Chea












Chea, era una abuelita dulce, encantadora, todo amor y ternura, sabia, cubana, mulata y amiga de mi madre.

 Llegar a su apartamento en el pasillo que estaba al lado de la pescadería era como subir en mi status entre los adultos. 

Mi estancia alli casi siempre era breve y en alguna que otra ocasión era para verificar algo relacionado con alguna prenda de vestir que ela me estaba arreglando o adaptando.

 De pelo canoso, piel canela, arrugada por la vida, los años y las experiencias.

 de ella tengo un libro de recetas y secretos de cocina, de nombre " La guía del buen comer " de una marquesa de la Forrada, creo, edición de 1937.

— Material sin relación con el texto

`src/rtl/core/fbtd_pkg.sv`:
```
// ============================================================================
// fbtd_pkg
// Shared types, constants and the character ROM of the five-bit packed text
// decoder.
// ============================================================================
package fbtd_pkg;

    // Special 5-bit codes.
    localparam logic [4:0] C_CODE_END  = 5'h00;
    localparam logic [4:0] C_CODE_CASE = 5'h1E;
    localparam logic [4:0] C_CODE_NULL = 5'h1F;

    // Case handling constants.
    localparam logic [7:0] C_CASE_LIMIT = 8'h40;
    localparam logic [7:0] C_CASE_ARM   = 8'h80;
    localparam logic [7:0] C_UPPER_MIN  = 8'hE1;
    localparam logic [7:0] C_UPPER_MAX  = 8'hFA;
    localparam logic [7:0] C_UPPER_MASK = 8'hDF;

    // Depth of the queue between front and back.
    localparam int Q_DEPTH = 4;
    localparam int Q_PTR_W = $clog2(Q_DEPTH);
    localparam int Q_CNT_W = $clog2(Q_DEPTH + 1);

    // What a decoded code asks the back part to do.
    typedef enum logic [1:0] {
        K_END,
        K_CHAR,
        K_CASE
    } t_code_kind;

    // One input byte, decoded into up to two codes.
    typedef struct packed {
        logic       vld0;
        t_code_kind kind0;
        logic [4:0] code0;
        logic       last0;
        logic       vld1;
        t_code_kind kind1;
        logic [4:0] code1;
        logic       last1;
    } t_code_grp;

    // Character ROM for codes 1 to 29.
    function automatic logic [7:0] f_char_rom(input logic [4:0] code);
        logic [7:0] ch;
        unique case (code)
            5'd1:    ch = 8'hA0;
            5'd2:    ch = 8'hE1;
            5'd3:    ch = 8'hE2;
            5'd4:    ch = 8'hE3;
            5'd5:    ch = 8'hE4;
            5'd6:    ch = 8'hE5;
            5'd7:    ch = 8'hE6;
            5'd8:    ch = 8'hE7;
            5'd9:    ch = 8'hE8;
            5'd10:   ch = 8'hE9;
            5'd11:   ch = 8'hEB;
            5'd12:   ch = 8'hEC;
            5'd13:   ch = 8'hED;
            5'd14:   ch = 8'hEE;
            5'd15:   ch = 8'hEF;
            5'd16:   ch = 8'hF0;
            5'd17:   ch = 8'hF2;
            5'd18:   ch = 8'hF3;
            5'd19:   ch = 8'hF4;
            5'd20:   ch = 8'hF5;
            5'd21:   ch = 8'hF6;
            5'd22:   ch = 8'hF7;
            5'd23:   ch = 8'hF9;
            5'd24:   ch = 8'hAE;
            5'd25:   ch = 8'hA2;
            5'd26:   ch = 8'hA7;
            5'd27:   ch = 8'hAC;
            5'd28:   ch = 8'hA1;
            5'd29:   ch = 8'h8D;
            default: ch = 8'h00;
        endcase
        return ch;
    endfunction

endpackage

```
`src/rtl/core/fbtd_front.sv`:
```
// ============================================================================
// fbtd_front
// Accepts packed bytes, gathers bits into 5-bit codes and classifies them
// into a code group for the back part.
// ============================================================================
module fbtd_front (
    input  logic                i_clk,
    input  logic                i_rst_n,
    input  logic                i_valid,
    input  logic [7:0]          i_packed_byte,
    input  logic                i_q_full,
    output logic                o_push,
    output fbtd_pkg::t_code_grp o_grp
);
    import fbtd_pkg::*;

    logic [4:0]  r_accum;
    logic [2:0]  r_cnt;
    logic [4:0]  n_accum;
    logic [2:0]  n_cnt;
    logic [12:0] w_bits;
    logic        w_two;
    logic [4:0]  w_code0;
    logic [4:0]  w_code1;
    logic [2:0]  w_left_cnt;
    logic        w_res0;
    logic        w_res1;
    logic        w_end;
    logic        w_accept;
    t_code_grp   w_grp;

    function automatic t_code_kind f_kind(input logic [4:0] code);
        t_code_kind k;
        if (code == C_CODE_END) begin
            k = K_END;
        end else if (code == C_CODE_CASE) begin
            k = K_CASE;
        end else begin
            k = K_CHAR;
        end
        return k;
    endfunction

    assign w_accept = i_valid && !i_q_full;

    // Split the gathered bits and the new byte into codes.
    always_comb begin
        w_bits  = {r_accum, i_packed_byte};
        w_two   = (r_cnt >= 3'd2);
        w_code0 = 5'(w_bits >> (r_cnt + 3'd3));
        w_code1 = 5'(w_bits >> (r_cnt - 3'd2));
        if (w_two) begin
            w_left_cnt = r_cnt - 3'd2;
        end else begin
            w_left_cnt = r_cnt + 3'd3;
        end

        // An end code in the first slot discards the rest of the byte.
        w_grp.vld0  = (w_code0 != C_CODE_NULL);
        w_grp.kind0 = f_kind(w_code0);
        w_grp.code0 = w_code0;
        w_grp.vld1  = w_two && (w_code0 != C_CODE_END) && (w_code1 != C_CODE_NULL);
        w_grp.kind1 = f_kind(w_code1);
        w_grp.code1 = w_code1;

        w_res0 = w_grp.vld0 && (w_grp.kind0 != K_CASE);
        w_res1 = w_grp.vld1 && (w_grp.kind1 != K_CASE);
        w_grp.last0 = w_res0 && !w_res1;
        w_grp.last1 = w_res1;

        w_end = (w_code0 == C_CODE_END) || (w_two && w_code1 == C_CODE_END);
        if (w_end) begin
            n_accum = 5'd0;
            n_cnt   = 3'd0;
        end else begin
            n_accum = w_bits[4:0] & ~(5'h1F << w_left_cnt);
            n_cnt   = w_left_cnt;
        end
    end

    // Bit gathering state.
    always_ff @(posedge i_clk) begin
        if (!i_rst_n) begin
            r_accum <= 5'd0;
            r_cnt   <= 3'd0;
        end else if (w_accept) begin
            r_accum <= n_accum;
            r_cnt   <= n_cnt;
        end
    end

    assign o_push = w_accept && (w_grp.vld0 || w_grp.vld1);
    assign o_grp  = w_grp;

endmodule

```
`src/rtl/core/fbtd_queue.sv`:
```
// ============================================================================
// fbtd_queue
// Short FIFO of code groups between the front and back parts.
// ============================================================================
module fbtd_queue (
    input  logic                i_clk,
    input  logic                i_rst_n,
    input  logic                i_push,
    input  fbtd_pkg::t_code_grp i_grp,
    input  logic                i_pop,
    output logic                o_full,
    output logic                o_empty,
    output fbtd_pkg::t_code_grp o_grp
);
    import fbtd_pkg::*;

    t_code_grp          r_mem [Q_DEPTH];
    logic [Q_PTR_W-1:0] r_wr_ptr;
    logic [Q_PTR_W-1:0] r_rd_ptr;
    logic [Q_CNT_W-1:0] r_count;

    assign o_full  = (r_count == Q_CNT_W'(Q_DEPTH));
    assign o_empty = (r_count == '0);
    assign o_grp   = r_mem[r_rd_ptr];

    // Storage write.
    always_ff @(posedge i_clk) begin
        if (i_push) begin
            r_mem[r_wr_ptr] <= i_grp;
        end
    end

    // Pointers and fill count.
    always_ff @(posedge i_clk) begin
        if (!i_rst_n) begin
            r_wr_ptr <= '0;
            r_rd_ptr <= '0;
            r_count  <= '0;
        end else begin
            if (i_push) begin
                r_wr_ptr <= r_wr_ptr + 1'b1;
            end
            if (i_pop) begin
                r_rd_ptr <= r_rd_ptr + 1'b1;
            end
            if (i_push && !i_pop) begin
                r_count <= r_count + 1'b1;
            end else if (i_pop && !i_push) begin
                r_count <= r_count - 1'b1;
            end
        end
    end

endmodule

```
`src/rtl/core/fbtd_back.sv`:
```
// ============================================================================
// fbtd_back
// Carries out queued codes one per cycle unless stalled: case register
// updates, ROM lookup with upper-case folding, and the output register.
// ============================================================================
module fbtd_back (
    input  logic                i_clk,
    input  logic                i_rst_n,
    input  logic                i_q_empty,
    input  fbtd_pkg::t_code_grp i_grp,
    output logic                o_pop,
    input  logic                i_stall,
    output logic                o_valid,
    output logic [7:0]          o_char_code,
    output logic                o_end_of_string,
    output logic                o_last_of_item
);
    import fbtd_pkg::*;

    logic       r_sel;
    logic [7:0] r_case;
    logic       r_out_vld;
    logic [7:0] r_out_char;
    logic       r_out_eos;
    logic       r_out_last;

    logic       w_slot1;
    logic [4:0] w_code;
    t_code_kind w_kind;
    logic       w_last;
    logic       w_grp_done;
    logic       w_can_out;
    logic       w_fire;
    logic [7:0] w_case_shr;
    logic [7:0] w_rom;
    logic [7:0] n_case;
    logic [7:0] n_char;

    // Select the code in work from the head group.
    always_comb begin
        w_slot1    = r_sel || !i_grp.vld0;
        w_code     = w_slot1 ? i_grp.code1 : i_grp.code0;
        w_kind     = w_slot1 ? i_grp.kind1 : i_grp.kind0;
        w_last     = w_slot1 ? i_grp.last1 : i_grp.last0;
        w_grp_done = w_slot1 || !i_grp.vld1;
        w_can_out  = !r_out_vld || !i_stall;
        w_fire     = !i_q_empty && ((w_kind == K_CASE) || w_can_out);
    end

    // Case register update and character folding.
    always_comb begin
        w_case_shr = r_case >> 1;
        w_rom      = f_char_rom(w_code);
        n_char     = w_rom;
        unique case (w_kind)
            K_END: begin
                n_case = 8'h00;
                n_char = 8'h00;
            end
            K_CASE: begin
                n_case = w_case_shr + C_CASE_ARM;
            end
            K_CHAR: begin
                n_case = w_case_shr;
                if (w_case_shr >= C_CASE_LIMIT && w_rom >= C_UPPER_MIN
                    && w_rom <= C_UPPER_MAX) begin
                    n_char = w_rom & C_UPPER_MASK;
                end
            end
            default: begin
                n_case = r_case;
            end
        endcase
    end

    // Slot select and case register.
    always_ff @(posedge i_clk) begin
        if (!i_rst_n) begin
            r_sel  <= 1'b0;
            r_case <= 8'h00;
        end else if (w_fire) begin
            r_sel  <= !w_grp_done;
            r_case <= n_case;
        end
    end

    // Output register valid.
    always_ff @(posedge i_clk) begin
        if (!i_rst_n) begin
            r_out_vld <= 1'b0;
        end else if (w_fire && w_kind != K_CASE) begin
            r_out_vld <= 1'b1;
        end else if (!i_stall) begin
            r_out_vld <= 1'b0;
        end
    end

    // Output register payload.
    always_ff @(posedge i_clk) begin
        if (w_fire && w_kind != K_CASE) begin
            r_out_char <= n_char;
            r_out_eos  <= (w_kind == K_END);
            r_out_last <= w_last;
        end
    end

    assign o_pop           = w_fire && w_grp_done;
    assign o_valid         = r_out_vld;
    assign o_char_code     = r_out_char;
    assign o_end_of_string = r_out_eos;
    assign o_last_of_item  = r_out_last;

endmodule

```
`src/rtl/core/five_bit_packed_text_decoder.sv`:
```
// ============================================================================
// five_bit_packed_text_decoder
// Decodes a stream of bytes that pack 5-bit text codes, MSB first, into
// characters, with end-of-string and case-shift handling.
// ============================================================================
//
//  Channel  | Direction | Handshake           | Payload
//  ---------+-----------+---------------------+----------------------------------
//  input    | in        | i_valid / o_stall   | i_packed_byte
//  output   | out       | o_valid / i_stall   | o_char_code, o_end_of_string,
//           |           |                     | o_last_of_item
//
// The front decodes a byte in the cycle of its transfer and queues its codes.
// The back carries out one code per cycle while the output is not stalled,
// and each result is held in its output register. The single back unit sets
// the rate; the front keeps taking bytes while the queue has room. The queue
// holds four byte groups. Reset is synchronous and clears the control state;
// queue storage and the output payload are not reset.
// o_stall rises only when the queue is full; a stalled output holds its value.
//
module five_bit_packed_text_decoder (
    input  logic       i_clk,
    input  logic       i_rst_n,
    input  logic       i_valid,
    output logic       o_stall,
    input  logic [7:0] i_packed_byte,
    output logic       o_valid,
    input  logic       i_stall,
    output logic [7:0] o_char_code,
    output logic       o_end_of_string,
    output logic       o_last_of_item
);
    import fbtd_pkg::*;

    logic      w_push;
    logic      w_pop;
    logic      w_full;
    logic      w_empty;
    t_code_grp w_in_grp;
    t_code_grp w_head_grp;

    // Front: bit gathering and code classification.
    fbtd_front u_front (
        .i_clk         (i_clk),
        .i_rst_n       (i_rst_n),
        .i_valid       (i_valid),
        .i_packed_byte (i_packed_byte),
        .i_q_full      (w_full),
        .o_push        (w_push),
        .o_grp         (w_in_grp)
    );

    // Queue of code groups.
    fbtd_queue u_queue (
        .i_clk   (i_clk),
        .i_rst_n (i_rst_n),
        .i_push  (w_push),
        .i_grp   (w_in_grp),
        .i_pop   (w_pop),
        .o_full  (w_full),
        .o_empty (w_empty),
        .o_grp   (w_head_grp)
    );

    // Back: code execution and result register.
    fbtd_back u_back (
        .i_clk           (i_clk),
        .i_rst_n         (i_rst_n),
        .i_q_empty       (w_empty),
        .i_grp           (w_head_grp),
        .o_pop           (w_pop),
        .i_stall         (i_stall),
        .o_valid         (o_valid),
        .o_char_code     (o_char_code),
        .o_end_of_string (o_end_of_string),
        .o_last_of_item  (o_last_of_item)
    );

    assign o_stall = w_full;

endmodule

```
`config.mk`:
```
export PLATFORM = sky130hd
export DESIGN_NAME = five_bit_packed_text_decoder
export DESIGN_NICKNAME = d
export VERILOG_FILES = /design/src/rtl/core/fbtd_pkg.sv /design/src/rtl/core/fbtd_front.sv /design/src/rtl/core/fbtd_queue.sv /design/src/rtl/core/fbtd_back.sv /design/src/rtl/core/five_bit_packed_text_decoder.sv
export SDC_FILE = /design/constraint.sdc
export NUM_CORES = 1
export LEC_CHECK = 0
export BUFFER_PORTS_ARGS = -buffer_cell sky130_fd_sc_hd__buf_2
export CAP_MARGIN = 15
export CORE_MARGIN = 4
export CORE_UTILIZATION = 34
export DETAILED_ROUTE_END_ITERATION = 10
export GPL_TIMING_DRIVEN = 0
export HOLD_SLACK_MARGIN = 0.12
export PLACE_DENSITY_LB_ADDON = 0.15
export SYNTH_ARGS = -nofsm -noshare
export SYNTH_HDL_FRONTEND = slang
export SYNTH_SLANG_ARGS = --single-unit
```
`constraint.sdc`:
```
create_clock -name i_clk -period 11.4 [get_ports i_clk]
set_clock_uncertainty 0.2 [all_clocks]
set_input_delay 1.14 -clock i_clk [delete_from_list [all_inputs] [get_ports i_clk]]
set_output_delay 1.14 -clock i_clk [all_outputs]
set_load 0.005 [all_outputs]
```
* After elaboration in Yosys (flattened, before gate mapping)
Memory sizes are Yosys's and may differ from the RTL's. A register that Yosys moved wholly into a read port is not among the register bits.
Index checks and enable logic that the tools add are counted.
** Cells by class
- Add/sub/neg operators :: 7
- Multiply operators :: 0
- Divide/modulo/power cells :: 0
- $lt $le $gt $ge :: 4
- Equality and inequality tests :: 11
- Shifts and indexed selects :: 3
- Mux-type cells :: 21
- Bitwise logic cells :: 2
- Reductions and logical operators :: 39
** Operator list (count)
- 13-bit by 3-bit right shift with 5-bit output :: 2
- 8-bit one-hot mux with 3 select lines :: 1
- 8-bit one-hot mux with 2 select lines :: 1
- 1-bit logical AND :: 15
- 2-bit 2-to-1 mux :: 7
- 3-bit 2-to-1 mux :: 4
- 5-bit equality test, second input constant :: 2
- 1-bit zero test :: 10
- 5-bit zero test :: 2
- 5-bit 2-to-1 mux :: 2
- 5-bit != test, second input constant :: 2
- 7-bit by 8-bit adder with 8-bit output, second input constant :: 1
- 8-bit greater-or-equal comparator, second input constant :: 1
- 8-bit <= comparator, second input constant :: 1
- 7-bit greater-or-equal comparator, second input constant :: 1
- 1-bit logical OR :: 6
- 6-bit 2-to-1 mux :: 1
- 2-bit != test, second input constant :: 3
- 5-bit AND :: 1
- 1-bit 2-to-1 mux :: 5
- 5-bit NOT :: 1
- 5-bit nonzero test :: 1
- 5-bit by 3-bit left shift with 5-bit output, first input constant :: 1
- 2-bit by 1-bit adder with 2-bit output, second input constant :: 2
- 14 further kinds :: 14
** Storage, ports and cells
- Register bits after elaboration :: 35
- Latch bits :: 0
- Bits in writable memories :: 72
- Bits in read-only memories :: 256
- Input bits :: 12
- Memories :: 2
** Memories
- (no name shown) :: words 32, width 8, rd ports 1, clocked after memory_dff 0, wr ports 0, RTL line fbtd_pkg.sv:47 : unique case (code)
- u_queue.r_mem :: words 4, width 18, rd ports 1, clocked after memory_dff 1, wr ports 1, RTL line fbtd_queue.sv:17 : t_code_grp r_mem [Q_DEPTH];

* Longest topological paths before layout
- Word-level depth :: 11
- Mapped depth :: 16
- Depth with buffers taken out :: 14

* Modules after synthesis
From an unflattened synthesis, not the netlist that was laid out.
** Second synthesis, totals
- Cell total of the unflattened synthesis :: 389
- Area, all modules :: 5406.4 um2
** By module, submodules not included
- fbtd_queue :: instances 1, cells an instance 137, area an instance 3084.2 um2
- fbtd_back :: instances 1, cells an instance 133, area an instance 1227.4 um2
- fbtd_front :: instances 1, cells an instance 119, area an instance 1094.8 um2

* Worst setup path after synthesis
Ideal clock, no wire load.
- Path type :: reg-to-reg
- Start :: reg (tool-made name)
- End :: reg u_queue.r_count[2]
- Arrival time :: 3.798 ns
- Setup slack :: 7.326 ns
- Cell stages (with the launch flop) :: 15
- Path buffers :: 1
- Clock period less this slack :: 4.074 ns
- Cells stage by stage :: dfxtp_1 or2_1 o22ai_4 buf_6 mux4_2 mux2_2 ha_1 o32ai_1 a21o_1 ha_1 inv_1 fa_1 xor2_1 or3_1 a21boi_0
** RTL lines
- end signal, assigned :: RTL line fbtd_queue.sv:47 : r_count <= r_count + 1'b1;
- end signal, assigned :: RTL line fbtd_queue.sv:49 : r_count <= r_count - 1'b1;
- end, declared :: RTL line fbtd_queue.sv:20 : logic [Q_CNT_W-1:0] r_count;

* Worst setup path after layout
- Start :: reg u_front.r_cnt[0]
- End :: reg u_queue.r_count[2]
** On the way
- Word-level cells in the longest chain between the ends :: 10
** RTL lines
- start, declared :: RTL line fbtd_front.sv:18 : logic [2:0] r_cnt;
- start signal, assigned :: RTL line fbtd_front.sv:88 : r_cnt <= n_cnt;
- 3-bit by 2-bit adder with 3-bit output :: RTL line fbtd_front.sv:50 : w_code0 = 5'(w_bits >> (r_cnt + 3'd3));
- 13-bit by 3-bit right shift with 5-bit output :: RTL line fbtd_front.sv:50
- 5-bit nonzero test :: RTL line fbtd_front.sv:62 : w_grp.vld1 = w_two && (w_code0 != C_CODE_END) && (w_code1 != C_CODE_NULL);
- 1-bit logical AND (2 in series) :: RTL line fbtd_front.sv:62
- 1-bit logical OR * :: RTL line fbtd_front.sv:92 : assign o_push = w_accept && (w_grp.vld0 || w_grp.vld1);
- 1-bit logical AND * :: RTL line fbtd_front.sv:92
- via u_front.o_push :: RTL line fbtd_front.sv:12 : output logic o_push,
- 1-bit zero test :: RTL line fbtd_queue.sv:48 : end else if (i_pop && !i_push) begin
- 1-bit logical AND :: RTL line fbtd_queue.sv:48
- 2-bit nonzero test (no source line)
The timed path passes the listed nets; every way through them passes the cells marked *.
A chain may end at the register's enable or synchronous reset.

==> results.ini <==
[outcome]
status=complete, no violations

[logic_synthesis]
synth.distinct_cells=64
synth_top_area_share_pct=46.0
synthesis.instances=357
ys_seq_elements=101
yosys_warnings=0
synth_area_per_cell_um2=15.0
synth_area_leaders=edfxtp_1 46%, mux4_2 12%, dfxtp_1 7.1%
synth_top_area_cell=edfxtp_1
yosysSeqAreaShare_pct=53.1
syn-num-nets=389
synth_area_um2=5350

[timing]
min_period_ns=4.79
min_period_over_period_pct=42.0
report.final.setup_viol=0
worst_hold_slack_ns=0.283
fmax_ghz=0.209
hold_viol_final=0
setup_tns_ns=0
rsz0062_at_grt=no
drv_slew=0
slew_headroom_pct=34.3
tightest_slew_ns=0.986

[cts]
cts_sinks=101
post_cts_buffers=0
cts_buffers=9
post_cts_resized=0
tritoncts=done
clockBufferDepth=2
root_buffer=clkbuf_16
clk_pin_slew_ns=0.07
clock_latency_ns=0.34
cts_hold_buf=0
htreeDepth=3

[critical_path]
cp-start-kind=register
crit_arrival_ns=4.86
reg2reg_depth=15
crit_fanout=10
cp-end-kind=register
crit_type=register to register
required_ns=11.47

[cells_and_area]
stdcell_count=607
antenna_cells=0
final_common_cell=edfxtp_1
drive_gt1_share_pct=26.3
fin_nets=423
most-common-layout-cells=82 x edfxtp_1, 28 x mux4_2, 26 x buf_2
synthToLayoutAreaGrowth_pct=12.5
final_area_um2=6020

[die]
start_util_pct=34.9
ios=24
die_x_um=133
rows=45
die_y_um=133
dieArea_um2=17800
core_region_area_um2=15300

[hold_path]
whs_path_depth=2
min_path_type=register to register

[routing]
wl_per_cell_um=17.9
drc_errors=0
route.antenna.remaining_nets=0
dr_total_vias=3030
vias_per_cell=4.99
dr.first_iter.drc_count=192
drt_wl_total_um=10800
dr.pass1.iters=4

[global_routing]
grt_usage_pct=13.0
grt_max_degree=19
grt_pass1_wl_um=17900
gr-total-overflow=0
grt_antenna_before_repair=0
grt_pass1_vias=3124

[placed_design]
place.gp.congestion=0.833
numPortBuffers=23
hpwl_um=7830
place_area_um2=5730
dp.cells=591

[flow_run]
cap_violations=0

==> cell type report <==
type / count / area (um^2)
well taps: 211 / 264
clock inverters: 4 / 55.1
clock buffers: 12 / 236
plain buffers: 15 / 143
multi-input cells: 216 / 2270
fillers: 1503 / 9290
repair buffers: 23 / 115
flip-flops and latches: 101 / 2840
inverters: 25 / 93.8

Chea, con sus manos sabias, no solo arreglaba ropa… arreglaba presencias. 

Ajustaba telas como quien entiende el cuerpo y también la vida. Cada puntada llevaba paciencia, y algo más difícil de nombrar: cariño sin prisa.

Uno llegaba con cualquier excusa —una basta, un botón, una manga— pero en realidad era por ella. Por esa forma de hablar bajito, de mirar con ternura, de tratarte como si ya fueras parte del mundo de los grandes.

Y ese momento breve… porque casi siempre era breve… tenía un peso especial. No hacía falta quedarse mucho. Bastaba verla, escucharla decir algo sencillo, tal vez una recomendación, una historia corta, o ese “déjamelo, yo te lo arreglo”.

Y lo arreglaba.

No solo la prenda.

Años después, ese libro —“La guía del buen comer”, de aquella marquesa medio olvidada— se convierte en otra forma de su presencia. No es solo un recetario. Es una herencia silenciosa. Entre sus páginas seguro viven anotaciones invisibles: cómo sofría ella, cuánto tiempo dejaba reposar algo, qué ingrediente sustituía cuando no había.

Ese tipo de saber no viene en tinta.

Viene en memoria.

Y ahora Chea sigue ahí, no en el pasillo junto a la pescadería, sino en ese lugar más difícil de explicar… donde viven las personas que nos hicieron sentir importantes antes de que supiéramos por qué.